§ **Task requirements**
Restate word for word the line with "3_3_place_gp | 462" and all lines after it; please stop only at the end of the listing below.

————

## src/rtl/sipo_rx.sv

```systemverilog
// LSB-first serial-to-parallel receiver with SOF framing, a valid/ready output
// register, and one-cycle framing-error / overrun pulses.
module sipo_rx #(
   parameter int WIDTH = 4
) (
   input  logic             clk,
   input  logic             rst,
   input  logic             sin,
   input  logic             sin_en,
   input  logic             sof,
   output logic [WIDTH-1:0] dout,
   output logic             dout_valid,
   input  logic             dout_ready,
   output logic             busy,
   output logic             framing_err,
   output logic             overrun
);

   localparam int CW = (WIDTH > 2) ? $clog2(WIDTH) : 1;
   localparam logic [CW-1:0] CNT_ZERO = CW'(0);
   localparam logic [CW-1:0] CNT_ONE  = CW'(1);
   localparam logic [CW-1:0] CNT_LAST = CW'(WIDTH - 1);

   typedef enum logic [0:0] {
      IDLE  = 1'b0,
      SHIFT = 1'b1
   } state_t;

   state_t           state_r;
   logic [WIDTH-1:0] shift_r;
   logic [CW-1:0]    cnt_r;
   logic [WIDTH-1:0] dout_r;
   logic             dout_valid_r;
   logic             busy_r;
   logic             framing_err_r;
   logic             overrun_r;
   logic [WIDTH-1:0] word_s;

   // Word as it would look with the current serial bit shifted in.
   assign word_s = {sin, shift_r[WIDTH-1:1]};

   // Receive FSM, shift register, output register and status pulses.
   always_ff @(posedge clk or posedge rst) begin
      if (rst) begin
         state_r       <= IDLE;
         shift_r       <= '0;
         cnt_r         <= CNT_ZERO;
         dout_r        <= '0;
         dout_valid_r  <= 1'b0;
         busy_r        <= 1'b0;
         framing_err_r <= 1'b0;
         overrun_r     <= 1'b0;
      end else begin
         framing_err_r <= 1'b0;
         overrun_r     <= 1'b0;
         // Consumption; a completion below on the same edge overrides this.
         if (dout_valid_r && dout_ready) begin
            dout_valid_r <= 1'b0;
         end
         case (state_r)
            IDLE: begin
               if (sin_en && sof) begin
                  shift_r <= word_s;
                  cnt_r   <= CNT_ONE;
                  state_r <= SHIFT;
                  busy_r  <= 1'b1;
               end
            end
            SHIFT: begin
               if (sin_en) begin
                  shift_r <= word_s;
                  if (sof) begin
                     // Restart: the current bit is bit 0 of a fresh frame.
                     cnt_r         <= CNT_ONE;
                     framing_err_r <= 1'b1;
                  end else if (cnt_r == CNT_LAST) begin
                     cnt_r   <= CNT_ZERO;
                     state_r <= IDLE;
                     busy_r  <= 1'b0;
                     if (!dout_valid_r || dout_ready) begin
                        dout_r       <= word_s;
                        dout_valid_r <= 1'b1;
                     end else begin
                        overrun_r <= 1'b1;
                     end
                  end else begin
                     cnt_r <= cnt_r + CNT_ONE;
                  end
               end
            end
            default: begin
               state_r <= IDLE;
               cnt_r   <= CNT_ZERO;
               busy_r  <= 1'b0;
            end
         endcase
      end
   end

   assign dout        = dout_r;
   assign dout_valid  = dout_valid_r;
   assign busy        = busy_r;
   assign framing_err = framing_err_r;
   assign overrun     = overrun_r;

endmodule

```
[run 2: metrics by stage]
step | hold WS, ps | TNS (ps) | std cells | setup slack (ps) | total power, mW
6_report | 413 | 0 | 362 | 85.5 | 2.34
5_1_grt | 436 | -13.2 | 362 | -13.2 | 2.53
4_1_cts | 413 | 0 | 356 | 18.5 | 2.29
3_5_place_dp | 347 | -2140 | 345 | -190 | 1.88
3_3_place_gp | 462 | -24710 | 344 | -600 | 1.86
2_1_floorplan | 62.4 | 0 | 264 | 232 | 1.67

————

§ **Output**
3_3_place_gp | 462 | -24710 | 344 | -600 | 1.86
2_1_floorplan | 62.4 | 0 | 264 | 232 | 1.67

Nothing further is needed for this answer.